TASK OBJECTIVE: Each entry shown below is to be reproduced exactly.

(Stored data)
==> src/rtl/perceptron_train_sequencer_pkg.sv <==
// Shared types for the perceptron training sequencer.
// Fixed-point sample format, FSM states and the sample record.
package perceptron_train_sequencer_pkg;

  localparam int SFP_W = 16;

  typedef logic signed [SFP_W-1:0] sfp;

  localparam sfp ONE  = 16'sh0100;
  localparam sfp HALF = 16'sh0080;

  localparam int N_IN = 2;

  typedef enum logic [2:0] {
    IDLE,
    TRAIN,
    EVAL,
    DRAIN,
    FINISH
  } seq_state_t;

  typedef struct packed {
    sfp [N_IN-1:0] values;
    sfp            expected;
  } sample_t;

endpackage

==> src/rtl/perceptron_train_sequencer_sample_buffer.sv <==
// Sample store: one synchronous write port, one combinational read port.
// Contents are deliberately not reset.
module perceptron_train_sequencer_sample_buffer #(
  parameter  int DEPTH = 8,
  parameter  int W     = 48,
  localparam int AW    = $clog2(DEPTH)
) (
  input  logic          clk,
  input  logic          we,
  input  logic [AW-1:0] waddr,
  input  logic [W-1:0]  wdata,
  input  logic [AW-1:0] raddr,
  output logic [W-1:0]  rdata
);

  logic [W-1:0] mem [DEPTH];

  always_ff @(posedge clk) begin
    if (we) mem[waddr] <= wdata;
  end

  assign rdata = mem[raddr];

endmodule
[src/rtl/hvac_output_sequencer.sv]
// HVAC actuator sequencer: minimum run time, post-run lockout and heat/cool exclusion.
// Optional macro FAN_RUNON_EN keeps the fan running through LOCKOUT.
module hvac_output_sequencer #(
    parameter int MIN_ON_CYCLES  = 16,
    parameter int LOCKOUT_CYCLES = 32,
    parameter int CNT_W          = 16
) (
    input  logic       clk,
    input  logic       rst,
    input  logic       heat_req,
    input  logic       cool_req,
    output logic       heater_on,
    output logic       cooler_on,
    output logic       fan_on,
    output logic       conflict,
    output logic [1:0] state
);

    typedef enum logic [1:0] {
        IDLE    = 2'd0,
        HEAT    = 2'd1,
        COOL    = 2'd2,
        LOCKOUT = 2'd3
    } state_t;

    localparam logic [CNT_W-1:0] MIN_TERM  = CNT_W'(MIN_ON_CYCLES - 1);
    localparam logic [CNT_W-1:0] LOCK_TERM = CNT_W'(LOCKOUT_CYCLES - 1);

    state_t           state_q, state_d;
    logic [CNT_W-1:0] cnt_q, cnt_d;
    logic             conflict_q, conflict_d;
    logic             min_met, lock_done;
    logic [CNT_W-1:0] term;

    assign min_met   = (cnt_q == MIN_TERM);
    assign lock_done = (cnt_q == LOCK_TERM);

    always_comb begin
        state_d    = state_q;
        conflict_d = 1'b0;
        case (state_q)
            IDLE: begin
                if (heat_req && !cool_req)      state_d = HEAT;
                else if (cool_req && !heat_req) state_d = COOL;
                conflict_d = heat_req && cool_req;
            end
            // An early request drop is ignored until the minimum run is met.
            HEAT:    if (min_met && (!heat_req || cool_req)) state_d = LOCKOUT;
            COOL:    if (min_met && (!cool_req || heat_req)) state_d = LOCKOUT;
            LOCKOUT: if (lock_done) state_d = IDLE;
            default: state_d = IDLE;
        endcase
    end

    // Counter restarts on every state change and saturates so a held request never wraps it.
    always_comb begin
        term  = (state_q == LOCKOUT) ? LOCK_TERM : MIN_TERM;
        cnt_d = cnt_q;
        if (state_d != state_q || state_q == IDLE) cnt_d = '0;
        else if (cnt_q != term)                    cnt_d = cnt_q + CNT_W'(1);
    end

    always_ff @(posedge clk or posedge rst) begin
        if (rst) begin
            state_q    <= IDLE;
            cnt_q      <= '0;
            conflict_q <= 1'b0;
        end else begin
            state_q    <= state_d;
            cnt_q      <= cnt_d;
            conflict_q <= conflict_d;
        end
    end

    assign heater_on = (state_q == HEAT);
    assign cooler_on = (state_q == COOL);
    assign conflict  = conflict_q;
    assign state     = state_q;
`ifdef FAN_RUNON_EN
    assign fan_on    = (state_q == HEAT) || (state_q == COOL) || (state_q == LOCKOUT);
`else
    assign fan_on    = (state_q == HEAT) || (state_q == COOL);
`endif

endmodule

ANSWER TO THIS TASK:
==> src/rtl/perceptron_train_sequencer_pkg.sv <==
// Shared types for the perceptron training sequencer.
// Fixed-point sample format, FSM states and the sample record.
package perceptron_train_sequencer_pkg;

  localparam int SFP_W = 16;

  typedef logic signed [SFP_W-1:0] sfp;

  localparam sfp ONE  = 16'sh0100;
  localparam sfp HALF = 16'sh0080;

  localparam int N_IN = 2;

  typedef enum logic [2:0] {
    IDLE,
    TRAIN,
    EVAL,
    DRAIN,
    FINISH
  } seq_state_t;

  typedef struct packed {
    sfp [N_IN-1:0] values;
    sfp            expected;
  } sample_t;

endpackage

==> src/rtl/perceptron_train_sequencer_sample_buffer.sv <==
// Sample store: one synchronous write port, one combinational read port.
// Contents are deliberately not reset.
module perceptron_train_sequencer_sample_buffer #(
  parameter  int DEPTH = 8,
  parameter  int W     = 48,
  localparam int AW    = $clog2(DEPTH)
) (
  input  logic          clk,
  input  logic          we,
  input  logic [AW-1:0] waddr,
  input  logic [W-1:0]  wdata,
  input  logic [AW-1:0] raddr,
  output logic [W-1:0]  rdata
);

  logic [W-1:0] mem [DEPTH];

  always_ff @(posedge clk) begin
    if (we) mem[waddr] <= wdata;
  end

  assign rdata = mem[raddr];

endmodule
[src/rtl/hvac_output_sequencer.sv]
// HVAC actuator sequencer: minimum run time, post-run lockout and heat/cool exclusion.
// Optional macro FAN_RUNON_EN keeps the fan running through LOCKOUT.
module hvac_output_sequencer #(
    parameter int MIN_ON_CYCLES  = 16,
    parameter int LOCKOUT_CYCLES = 32,
    parameter int CNT_W          = 16
) (
    input  logic       clk,
    input  logic       rst,
    input  logic       heat_req,
    input  logic       cool_req,
    output logic       heater_on,
    output logic       cooler_on,
    output logic       fan_on,
    output logic       conflict,
    output logic [1:0] state
);

    typedef enum logic [1:0] {
        IDLE    = 2'd0,
        HEAT    = 2'd1,
        COOL    = 2'd2,
        LOCKOUT = 2'd3
    } state_t;

    localparam logic [CNT_W-1:0] MIN_TERM  = CNT_W'(MIN_ON_CYCLES - 1);
    localparam logic [CNT_W-1:0] LOCK_TERM = CNT_W'(LOCKOUT_CYCLES - 1);

    state_t           state_q, state_d;
    logic [CNT_W-1:0] cnt_q, cnt_d;
    logic             conflict_q, conflict_d;
    logic             min_met, lock_done;
    logic [CNT_W-1:0] term;

    assign min_met   = (cnt_q == MIN_TERM);
    assign lock_done = (cnt_q == LOCK_TERM);

    always_comb begin
        state_d    = state_q;
        conflict_d = 1'b0;
        case (state_q)
            IDLE: begin
                if (heat_req && !cool_req)      state_d = HEAT;
                else if (cool_req && !heat_req) state_d = COOL;
                conflict_d = heat_req && cool_req;
            end
            // An early request drop is ignored until the minimum run is met.
            HEAT:    if (min_met && (!heat_req || cool_req)) state_d = LOCKOUT;
            COOL:    if (min_met && (!cool_req || heat_req)) state_d = LOCKOUT;
            LOCKOUT: if (lock_done) state_d = IDLE;
            default: state_d = IDLE;
        endcase
    end

    // Counter restarts on every state change and saturates so a held request never wraps it.
    always_comb begin
        term  = (state_q == LOCKOUT) ? LOCK_TERM : MIN_TERM;
        cnt_d = cnt_q;
        if (state_d != state_q || state_q == IDLE) cnt_d = '0;
        else if (cnt_q != term)                    cnt_d = cnt_q + CNT_W'(1);
    end

    always_ff @(posedge clk or posedge rst) begin
        if (rst) begin
            state_q    <= IDLE;
            cnt_q      <= '0;
            conflict_q <= 1'b0;
        end else begin
            state_q    <= state_d;
            cnt_q      <= cnt_d;
            conflict_q <= conflict_d;
        end
    end

    assign heater_on = (state_q == HEAT);
    assign cooler_on = (state_q == COOL);
    assign conflict  = conflict_q;
    assign state     = state_q;
`ifdef FAN_RUNON_EN
    assign fan_on    = (state_q == HEAT) || (state_q == COOL) || (state_q == LOCKOUT);
`else
    assign fan_on    = (state_q == HEAT) || (state_q == COOL);
`endif

endmodule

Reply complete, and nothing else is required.